*TASK DETAILS:* Go line by line through the records and tally those that include "endpoints". Respond with the tally only.

*ENTRIES SUPPLIED:*
================================
===== src/rtl/operand_forward_stage_pkg.sv =====
// Shared constants and helpers for the operand forwarding stage.
// The source-select encoding is 0 for the register file and j+1 for producer j.
package operand_forward_stage_pkg;

  localparam int DEF_XLEN    = 64;
  localparam int DEF_AW      = 5;
  localparam int SRC_REGFILE = 0;

  // Ceiling log2, never less than 1 so derived widths stay legal.
  function automatic int clog2(input int value);
    int r;
    int v;
    r = 0;
    v = value - 1;
    while (v > 0) begin
      r = r + 1;
      v = v >> 1;
    end
    return (r < 1) ? 1 : r;
  endfunction

endpackage


===== src/rtl/operand_forward_stage_fwd_select.sv =====
// Per-operand forwarding match: the youngest valid producer writing the
// operand's register wins; x0 always reads the register file.
module fwd_select
  import operand_forward_stage_pkg::*;
#(
  parameter int XLEN    = DEF_XLEN,
  parameter int AW      = DEF_AW,
  parameter int NUM_FWD = 2,
  parameter int SRC_W   = clog2(NUM_FWD + 1)
) (
  input  logic [AW-1:0]           rs_addr,
  input  logic [XLEN-1:0]         rf_data,
  input  logic [NUM_FWD-1:0]      fwd_valid,
  input  logic [NUM_FWD-1:0]      fwd_pending,
  input  logic [NUM_FWD*AW-1:0]   fwd_rd,
  input  logic [NUM_FWD*XLEN-1:0] fwd_data,
  output logic [XLEN-1:0]         sel_data,
  output logic [SRC_W-1:0]        sel_src,
  output logic                    sel_pending
);

  always_comb begin
    sel_data    = rf_data;
    sel_src     = SRC_W'(SRC_REGFILE);
    sel_pending = 1'b0;
    // Scan oldest to youngest so the lowest-index hit overrides the rest.
    for (int j = NUM_FWD - 1; j >= 0; j--) begin
      if (fwd_valid[j] && (fwd_rd[j*AW +: AW] == rs_addr) && (rs_addr != '0)) begin
        sel_data    = fwd_data[j*XLEN +: XLEN];
        sel_src     = SRC_W'(j + 1);
        sel_pending = fwd_pending[j];
      end
    end
  end

endmodule


===== src/rtl/operand_forward_stage.sv =====
// ID/EX operand stage: resolves forwarded operands, stalls on load-use
// hazards and registers the result behind a valid/ready handshake.
module operand_forward_stage
  import operand_forward_stage_pkg::*;
#(
  parameter int XLEN    = DEF_XLEN,
  parameter int AW      = DEF_AW,
  parameter int NUM_OPS = 2,
  parameter int NUM_FWD = 2,
  parameter int CNT_W   = 16,
  localparam int SRC_W  = clog2(NUM_FWD + 1)
) (
  input  logic                     clk,
  input  logic                     reset,
  input  logic                     in_valid,
  output logic                     in_ready,
  input  logic [NUM_OPS*AW-1:0]    rs_addr,
  input  logic [NUM_OPS*XLEN-1:0]  rf_data,
  input  logic [NUM_FWD-1:0]       fwd_valid,
  input  logic [NUM_FWD-1:0]       fwd_pending,
  input  logic [NUM_FWD*AW-1:0]    fwd_rd,
  input  logic [NUM_FWD*XLEN-1:0]  fwd_data,
  input  logic                     flush,
  output logic                     out_valid,
  input  logic                     out_ready,
  output logic [NUM_OPS*XLEN-1:0]  out_data,
  output logic [NUM_OPS*SRC_W-1:0] out_src,
  output logic [CNT_W-1:0]         stall_cnt
);

  localparam logic [CNT_W-1:0] CNT_MAX = '1;

  logic [NUM_OPS*XLEN-1:0]  res_data;
  logic [NUM_OPS*SRC_W-1:0] res_src;
  logic [NUM_OPS-1:0]       res_pending;
  logic                     hazard;
  logic                     load;

  logic                     valid_q, valid_d;
  logic [NUM_OPS*XLEN-1:0]  data_q, data_d;
  logic [NUM_OPS*SRC_W-1:0] src_q, src_d;
  logic [CNT_W-1:0]         cnt_q, cnt_d;

  generate
    for (genvar gi = 0; gi < NUM_OPS; gi++) begin : g_op
      fwd_select #(
        .XLEN    (XLEN),
        .AW      (AW),
        .NUM_FWD (NUM_FWD),
        .SRC_W   (SRC_W)
      ) u_sel (
        .rs_addr     (rs_addr[gi*AW +: AW]),
        .rf_data     (rf_data[gi*XLEN +: XLEN]),
        .fwd_valid   (fwd_valid),
        .fwd_pending (fwd_pending),
        .fwd_rd      (fwd_rd),
        .fwd_data    (fwd_data),
        .sel_data    (res_data[gi*XLEN +: XLEN]),
        .sel_src     (res_src[gi*SRC_W +: SRC_W]),
        .sel_pending (res_pending[gi])
      );
    end
  endgenerate

  assign hazard   = |res_pending;
  assign in_ready = !hazard && (!valid_q || out_ready);
  assign load     = in_valid && in_ready;

  always_comb begin
    valid_d = valid_q;
    data_d  = data_q;
    src_d   = src_q;
    cnt_d   = cnt_q;
    // Flush wins; a load accepted in the same cycle is simply dropped.
    if (flush) begin
      valid_d = 1'b0;
    end else if (load) begin
      valid_d = 1'b1;
      data_d  = res_data;
      src_d   = res_src;
    end else if (out_ready) begin
      valid_d = 1'b0;
    end
    if (in_valid && hazard && !flush && (cnt_q != CNT_MAX)) begin
      cnt_d = cnt_q + 1'b1;
    end
  end

  always_ff @(posedge clk or posedge reset) begin
    if (reset) begin
      valid_q <= 1'b0;
      data_q  <= '0;
      src_q   <= '0;
      cnt_q   <= '0;
    end else begin
      valid_q <= valid_d;
      data_q  <= data_d;
      src_q   <= src_d;
      cnt_q   <= cnt_d;
    end
  end

  assign out_valid = valid_q;
  assign out_data  = data_q;
  assign out_src   = src_q;
  assign stall_cnt = cnt_q;

endmodule


===== config.mk =====
export PLATFORM = sky130hd
export DESIGN_NAME = operand_forward_stage
export DESIGN_NICKNAME = d
export VERILOG_FILES = /design/src/rtl/operand_forward_stage_pkg.sv /design/src/rtl/operand_forward_stage_fwd_select.sv /design/src/rtl/operand_forward_stage.sv
export SDC_FILE = /design/constraint.sdc
export NUM_CORES = 1
export LEC_CHECK = 0
export CORE_AREA = 2 2 171 173
export DETAILED_ROUTE_END_ITERATION = 8
export DIE_AREA = 0 0 173 175
export GPL_TIMING_DRIVEN = 0
export PLACE_DENSITY = 0.7
export SETUP_SLACK_MARGIN = 0.3
export SYNTH_ARGS = -nofsm -noshare
export SYNTH_HDL_FRONTEND = slang
export SYNTH_HIERARCHICAL = 1
export SYNTH_SLANG_ARGS = --single-unit

===== constraint.sdc =====
create_clock -name clk -period 5.85 [get_ports clk]
set_clock_uncertainty 0.05 [all_clocks]
set_input_delay 0.8775 -clock clk [delete_from_list [all_inputs] [get_ports clk]]
set_output_delay 0.8775 -clock clk [all_outputs]
set_load 0.02 [all_outputs]

== Word level (Yosys, flattened, before mapping) ==
Index checks and enable logic that the tools add are counted.

* $add $sub $neg: 1
* Equality and inequality tests: 5
* Multiplexer cells: 15
* Bitwise operators: 1
* Reductions and logical operators: 22

{| class="wikitable"
|+ Operators by type and width
! operator !! number
|-
| 2-to-1 mux 64 bit || 4
|-
| equality test 5 bit || 4
|-
| adder 16 x 1 -> 16 bit, second input constant || 1
|-
| != test 16 bit, second input constant || 1
|-
| logical AND 1 bit || 13
|-
| nonzero test 5 bit || 2
|-
| 2-to-1 mux 2 bit || 4
|-
| 2-to-1 mux 1 bit || 7
|-
| logical NOT 1 bit || 3
|-
| nonzero test 3 bit || 1
|-
| AND reduction 2 bit || 1
|-
| OR reduction 2 bit || 1
|-
| logical OR 1 bit || 1
|-
| NOT 1 bit || 1
|}

* Bits in registers: 149
* Output and inout bits: 150

== Logic depth before layout (Yosys ltp) ==
Gate-level depths: netlist (run 1).

* Word-level depth: 11
* Depth in mapped cells: 9

== By module ==
The synthesis (run 1) kept the hierarchy.

{| class="wikitable"
|+ Modules (own cells, without submodules)
! module !! times used !! cells each !! area an instance (sq um) !! sequential area each (sq um)
|-
| operand_forward_stage || 1 || 358 || 5766.8 || 3728.6
|-
| fwd_select || 2 || 327 || 2308.5 || 0.0
|}

== Least setup slack after synthesis (run 1) ==
Ideal clock, no wire load.

* Kind: input to register
* Start point: input rs_addr[7]
* End point: register data_q[101], in the netlist out_data[101]
* Setup time: 128 ps
* Arrival time: 3340 ps
* Required time: 5672 ps
* Slack: 2333 ps
* Stages: 9
* Path through: or4_4 o211a_1 and3_1 mux2_2 nor3_2 nand2_1 buf_2 buf_2 mux2_1

* Longest elaborated chain between the ends: 10
* Elaborated cells on any way between the ends: 16
* Classes of those cells: eq/ne: 2; mux: 4; reduce/logical: 10

{| class="wikitable"
|+ Ends and longest elaborated chain
! item !! RTL line !! source
|-
| from (decl) || operand_forward_stage.sv:17 || <nowiki>input logic [NUM_OPS*AW-1:0] rs_addr,</nowiki>
|-
| equality test 5 bit || operand_forward_stage_fwd_select.sv:28 || <nowiki>if (fwd_valid[j] && (fwd_rd[j*AW +: AW] == rs_addr) && (rs_addr != '0)) begin</nowiki>
|-
| logical AND 1 bit (2 in series) || operand_forward_stage_fwd_select.sv:28 ||
|-
| 2-to-1 mux 1 bit || operand_forward_stage_fwd_select.sv:28 ||
|-
| 2-to-1 mux 1 bit * || operand_forward_stage_fwd_select.sv:28 ||
|-
| net res_pending[1] || operand_forward_stage.sv:35 || <nowiki>logic [NUM_OPS-1:0] res_pending;</nowiki>
|-
| OR reduction 2 bit * || operand_forward_stage.sv:65 || <nowiki>assign hazard = |res_pending;</nowiki>
|-
| logical NOT 1 bit * || operand_forward_stage.sv:66 || <nowiki>assign in_ready = !hazard && (!valid_q || out_ready);</nowiki>
|-
| logical AND 1 bit * || operand_forward_stage.sv:66 ||
|-
| net in_ready || operand_forward_stage.sv:16 || <nowiki>output logic in_ready,</nowiki>
|-
| logical AND 1 bit * || operand_forward_stage.sv:67 || <nowiki>assign load = in_valid && in_ready;</nowiki>
|-
| AND reduction 2 bit (no source line) * || n/a ||
|-
| to (signal assigned) || operand_forward_stage.sv:97 || <nowiki>data_q <= data_d;</nowiki>
|-
| to (decl) || operand_forward_stage.sv:40 || <nowiki>logic [NUM_OPS*XLEN-1:0] data_q, data_d;</nowiki>
|}

The timed path passes the listed nets; every way through them passes the cells marked *.
A chain may end at the register's enable or synchronous reset.

== Worst setup path after layout (run 1) ==
* Start point: input rs_addr[2]
* End point: output in_ready

* Longest elaborated chain between the ends: 8
* Elaborated cells on any way between the ends: 12
* Classes of those cells: eq/ne: 2; mux: 2; reduce/logical: 8

{| class="wikitable"
|+ Ends and longest elaborated chain
! item !! RTL line
|-
| equality test 5 bit || operand_forward_stage_fwd_select.sv:28
|-
| logical AND 1 bit (2 in series) || operand_forward_stage_fwd_select.sv:28
|-
| 2-to-1 mux 1 bit || operand_forward_stage_fwd_select.sv:28
|-
| 2-to-1 mux 1 bit * || operand_forward_stage_fwd_select.sv:28
|-
| net res_pending[0] || operand_forward_stage.sv:35
|-
| OR reduction 2 bit * || operand_forward_stage.sv:65
|-
| logical NOT 1 bit * || operand_forward_stage.sv:66
|-
| logical AND 1 bit * || operand_forward_stage.sv:66
|-
| to (decl) || operand_forward_stage.sv:16
|}

Marked as above.

==> out/qor.csv, run 1 <==
stage;metric;value;unit
status;outcome;completed;
detailed_routing;met1_length;17500;um
worst_setup_path;critPathMaxStageDelay;0.64;ns
power;peakVddDrop;0.000168;V
clocking;cts_resized;0;
sta;hold_violations;0;
synthesis;post-synth-top-area-cell;dfrtp_1;
worst_setup_path;worst_setup_path_end_kind;primary output;
synthesis;syn_inst;1012;
synthesis;yosysMostFrequentCell;dfrtp_1;
detailed_routing;met2_length;21500;um
sta;fin_crit;4.51;ns
power;seqPwrFrac;0.327;
detailed_routing;vias_per_cell;5.68;
sta;hold_slack;0.450;ns
power;p_leak;5.67;nW
clocking;clk_path_buf_depth;2;
detailed_routing;drc_errors;0;
detailed_routing;postRouteAntennaNets;0;
clocking;clk_latency;0.43;ns
synthesis;syn_nets;1298;
synthesis;ys_seq_elements;149;
detailed_routing;top_layer_used;met4;
clocking;clkTransAtPathRegs;0.07;ns
worst_setup_path;r2r_slack;3.62;ns
power;power_switching_share;0.333;
finish;syn2layout_area_growth;52.7;%
power;comb_power_share;0.378;
detailed_routing;wl_met3;4040;um
clocking;cts_tree;built;
synthesis;synthFlopType;dfrtp_1;
worst_setup_path;required;4.92;ns
worst_setup_path;critPathTopFamily;buffers and inverters;
placement;pre_cts_slack;1.32;ns
synthesis;synth_area_leaders;dfrtp_1 36%, mux2_2 14%, a31oi_2 12%;
synthesis;yosysWarnings;6;
sta;setup_viol;0;
power;p_int;2.73;mW
detailed_routing;wl_per_cell;23.8;um
placement;port_buffers;434;
sta;timing.final.crit_share;0.771;
synthesis;yosysSeqAreaShare;0.359;
placement;place_congestion;0.909;
placement;hpwl;32900;um
synthesis;avgSynthCellArea;10.3;um2
floorplan;dieArea;0.0303;mm2
synthesis;synth_edf_count;0;
floorplan;rows;62;
synthesis;netlist.area_leader.share;0.359;
worst_setup_path;critPathBufInv;2;
sta;fmaxAchievable;222;MHz
clocking;htreeDepth;4;
power;net-switching-power;1.36;mW
global_routing;grt_pass1_vias;11000;
hold_path;hold_path.class;reg2reg;
global_routing;antenna_found_initial;1;
clocking;root_buffer;clkbuf_16;
sta;slew_headroom;0.389;
placement;placed_cells;1831;
global_routing;grtUsageTotal;0.286;
finish;final_nets;1752;
worst_setup_path;crit_fanout;3;
worst_setup_path;worstPathCellList;clkdlybuf4s50_1 -> or4_4 -> o211a_1 -> and3_1 -> mux2_2 -> nor3_2 -> clkdlybuf4s50_1;
clocking;cts_hold_buf;0;
finish;drive_gt1_frac;0.261;
synthesis;ys_top_cells_by_count;149 x dfrtp_1, 132 x nor3_1, 131 x nand3_1, 126 x mux2_2, 100 x a31oi_2;
sta;finalMaxSlewViolations;0;
clocking;cts_setup_buffers;0;
floorplan;die_y;175;um
sta;worstMarginPinSlew;0.916;ns
job;cap_violations;0;
detailed_routing;vias;10600;
worst_setup_path;crit_slowest_cell;clkdlybuf4s50_1;
floorplan;fp.coreArea;0.0284;mm2
global_routing;grt_pass1_wl;66700;um
floorplan;initial_core_util;0.366;
floorplan;io_pins;435;
detailed_routing;first_pass_iters;5;
global_routing;grt_max_degree;77;
worst_setup_path;worstSetupPathType;in2out;
power;pwr-share-clk;0.296;
worst_setup_path;timing.critical_path.mode_cell;clkdlybuf4s50_1;
finish;utilization;0.558;
sta;worst_slack;1.34;ns
power;p_per_area;258;mW/mm2
detailed_routing;wirelength;44200;um
synthesis;ys_types;47;
finish;fin_cells;1862;
global_routing;overflow;0;
worst_setup_path;crit_arrival;3.58;ns
synthesis;synthArstFlopShare;1.00;
detailed_routing;drtIter0Drc;884;
synthesis;synth_area;0.0104;mm2
clocking;cts_buffers;17;
sta;rsz0062_at_grt;false;
worst_setup_path;start_kind;input port;
floorplan;die_w;173;um
clocking;cts.sinks;149;
cells by family (layout without fill, tap and decap cells):
group           Yosys count  after routing  synth area share
simple gates            311            311             0.162
compound gates          266            266             0.216
mux                     136            136             0.147
fa+ha+maj                 1              1           0.00120
other cells               0              1                 0
flops                   149            149             0.359
xor+xnor                 34             34            0.0287
buf+inv                 115            580            0.0857
layout make-up:
type	instances	area [um2]
clock inverter	12	178
fill	2562	12500
tap	384	480
timing repair buffer	435	4370
inverter	3	18.8
buffer	112	878
sequential	149	3730
multi-input combinational	748	5770
clock buffer	18	429
antenna	1	2.50
power by group through the flow:
stage	registers (mW)	clock network, mW	logic, mW
CTS	1.34	1.23	1.54
floorplan	1.59	0	0.479
finish	1.34	1.21	1.54
detailed placement	1.35	0	1.54
global placement	1.35	0	1.52
global route	1.36	1.27	1.61
stage by stage:
step	power [mW]	TNS, ns	area (um2)
floorplan	2.07	0	10400
global placement	2.87	-249.30	15200
detailed placement	2.89	0	15200
CTS	4.11	0	15900
global route	4.24	0	15900
finish	4.09	0	15900
per-layer routing:
| layer | GRT usage | up-vias |
|---|---|---|
| met5 | 0 | - |
| met4 | 0.0978 | 0 |
| met3 | 0.0825 | 80 |
| met2 | 0.490 | 570 |
| met1 | 0.344 | 5175 |
| li1 | - | 4754 |
placed cells by master, fill, tap and decap left out, types with 23 or more instances in the layout:
master / count
dfrtp_1: 149
a31oi_1: 28
clkbuf_1: 23
a31oi_2: 100
xnor2_1: 23
o21ai_1: 89
mux2_2: 126
buf_2: 40
clkdlybuf4s50_1: 434
nor3_1: 132
nand3_1: 131
final timing paths:
check,to,cells past startpoint,start
worst max register to register,out_data[67],6,out_valid
worst max-delay path,in_ready,7,rs_addr[2]
min in group asynchronous,out_data[91],2,reset
worst min register to register,out_data[106],1,out_data[106]
max in group asynchronous,out_data[2],3,reset
worst min-delay path,out_data[106],1,out_data[106]
sequential cells by signal, summed over array words and instances (netlist names):
register / cells
out_data: 128
out_src: 4
stall_cnt: 16
out_valid: 1
Power figures use the tool's default switching activity.
==> run 2, diff against run 1 <==
- CORE_AREA: 2 2 171 173 -> default
- CORE_ASPECT_RATIO: default -> 0.7
- CORE_UTILIZATION: default -> 40
- DIE_AREA: 0 0 173 175 -> default
- PLACE_DENSITY: 0.7 -> 0.79
- clock period: 5.85 -> 4.1 ns (I/O delays scaled with it)
==> out/qor.csv, run 2 (synthesis results as in run 1) <==
stage;metric;value;unit
worst_setup_path;critPathTopFamily;simple AND/OR/NAND/NOR gates;
clocking;cts_buffers;17;
worst_setup_path;critPathMaxStageDelay;0.61;ns
sta;slew_headroom;0.389;
detailed_routing;first_pass_iters;5;
sta;finalMaxSlewViolations;0;
detailed_routing;wirelength;43600;um
clocking;cts.sinks;149;
finish;final_nets;1755;
worst_setup_path;worstPathCellList;clkdlybuf4s50_1 -> or4_4 -> o211ai_2 -> or2_2 -> mux2_2 -> nor3_2 -> dlygate4sd2_1;
finish;layout_commonest_cell;clkdlybuf4s50_1;
global_routing;antenna_found_initial;2;
placement;place_congestion;0.930;
sta;timing.final.crit_share;0.922;
worst_setup_path;crit_arrival;3.11;ns
power;p_leak;5.67;nW
sta;fin_crit;3.78;ns
finish;drive_gt1_frac;0.262;
clocking;clk_latency;0.43;ns
detailed_routing;vias_per_cell;5.85;
global_routing;grt_pass1_wl;64000;um
worst_setup_path;crit_fanout;3;
detailed_routing;vias;10600;
power;net-switching-power;1.92;mW
floorplan;die_w;195;um
worst_setup_path;r2r-start;out_valid;
worst_setup_path;required;3.43;ns
power;peakVddDrop;0.000285;V
detailed_routing;drc_errors;0;
placement;port_buffers;434;
power;pwr-share-clk;0.285;
global_routing;grt_max_degree;41;
finish;stdcell_area;0.0158;mm2
job;cap_violations;0;
detailed_routing;wl_per_cell;24.1;um
floorplan;rows;48;
finish;syn2layout_area_growth;52.3;%
worst_setup_path;r2r_slack;1.86;ns
power;p_int;3.83;mW
floorplan;die_y;137;um
power;p_per_area;364;mW/mm2
power;comb_power_share;0.382;
sta;rsz0062_at_grt;true;
worst_setup_path;start_kind;input port;
power;seqPwrFrac;0.333;
placement;hpwl;33100;um
worst_setup_path;worst_setup_path_end_kind;primary output;
finish;utilization;0.631;
sta;setup_viol;0;
detailed_routing;postRouteAntennaNets;0;
worst_setup_path;worstSetupPathType;in2out;
worst_setup_path;crit_slowest_cell;or4_4;
floorplan;fp.coreArea;0.0250;mm2
worst_setup_path;reg2reg_to;out_data[46];
clocking;clk_path_buf_depth;2;
clocking;clkTransAtPathRegs;0.07;ns
finish;largest_reg_flops;128;
power;power_switching_share;0.334;
floorplan;dieArea;0.0266;mm2
power;p_total;5.76;mW
global_routing;grtUsageTotal;0.324;
status;outcome;completed;
worst_setup_path;rr_worst_depth;6;
sta;finalSetupTns;0;ns
hold_path;hold_path.class;in2async;
finish;fin_cells;1809;
clocking;cts_hold_buf;0;
detailed_routing;drtIter0Drc;807;
sta;worstMarginPinSlew;0.917;ns
global_routing;grt_pass1_vias;10400;
worst_setup_path;critPathBufInv;2;
placement;placed_cells;1775;
finish;mostFrequentLayoutCells;433 x clkdlybuf4s50_1, 149 x dfrtp_1, 132 x nor3_1;
clocking;root_buffer;clkbuf_16;
sta;fmaxAchievable;265;MHz
finish;fillerInstances;2095;
clocking;htreeDepth;4;
sta;hold_violations;0;
floorplan;io_pins;435;
placement;placed_area;0.0152;mm2
worst_setup_path;crit_cells;7;
clocking;cts_tree;built;
floorplan;initial_core_util;0.415;
global_routing;overflow;0;
## run 2: cell types whose count changed in the layout (fill, tap and decap cells not counted), sizes merged
cell	delta
clkinvlp	+4
inv	-4
buf	+3
clkbuf	+2
bufinv	-1
clkdlybuf4s50	-1
clkinv	+1
diode	+1
dlygate4sd2	+1
## run 2: cell type report
| cell class | count | area (um2) | share of cell area |
|---|---|---|---|
| clock buffer | 20 | 437 | 0.0276 |
| multi-input combinational | 748 | 5770 | 0.365 |
| antenna | 2 | 5.00 | 0.000316 |
| timing repair buffer | 438 | 4420 | 0.280 |
| sequential | 149 | 3730 | 0.236 |
| inverter | 3 | 15.0 | 0.000949 |
| clock inverter | 12 | 156 | 0.00989 |
| buffer | 112 | 878 | 0.0555 |
| tap | 325 | 407 | 0.0257 |
## run 2: per-layer routing
| layer | vias to the layer above | track usage | wire length (um) |
|---|---|---|---|
| li1 | 4778 | - | - |
| met5 | - | 0 | 0 |
| met4 | 0 | 0.0983 | 1190 |
| met2 | 603 | 0.525 | 20100 |
| met1 | 5135 | 0.421 | 17900 |
| met3 | 74 | 0.0892 | 4360 |
## run 2: what timing repair did
action,in CTS,in global routing
pin swaps,0,0
endpoints found under the hold margin,0,0
setup endpoints to repair,1,71
buffers inserted,0,0
gates resized for setup,1,0
## run 2: worst reg2reg max path: cells and delay by family, from the launching register on
kind | cells | cell delay (ns)
buffers and inverters | 2 | 0.79
flip-flops | 1 | 0.34
multiplexers | 1 | 0.39
AND/OR/NAND/NOR | 3 | 0.58
## run 2: worst max path at each step
stage                          start  slack (ns)             to
after detailed placement  rs_addr[7]       -0.11  out_data[106]
after floorplan           rs_addr[7]        0.85  out_data[101]
final                     rs_addr[7]        0.32       in_ready
after global routing      rs_addr[7]        0.23       in_ready
after CTS                 rs_addr[7]        0.33       in_ready
after global placement    rs_addr[7]       -0.08  out_data[104]
## run 2: stage by stage
step	setup WS [ns]	hold WS, ns
floorplan	0.845	0.560
global placement	-0.0771	0.426
detailed placement	-0.110	0.432
CTS	0.326	0.428
global route	0.229	0.457
finish	0.322	0.441
## run 2: power by group through the flow
stage | registers, mW | clock network [mW] | logic [mW]
after floorplan | 2.26 | 0 | 0.684
after global placement | 1.93 | 0 | 2.16
after detailed placement | 1.94 | 0 | 2.19
after CTS | 1.92 | 1.67 | 2.20
after global routing | 1.95 | 1.73 | 2.30
final | 1.92 | 1.64 | 2.20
================================
*EXERCISE OUTPUT:* 2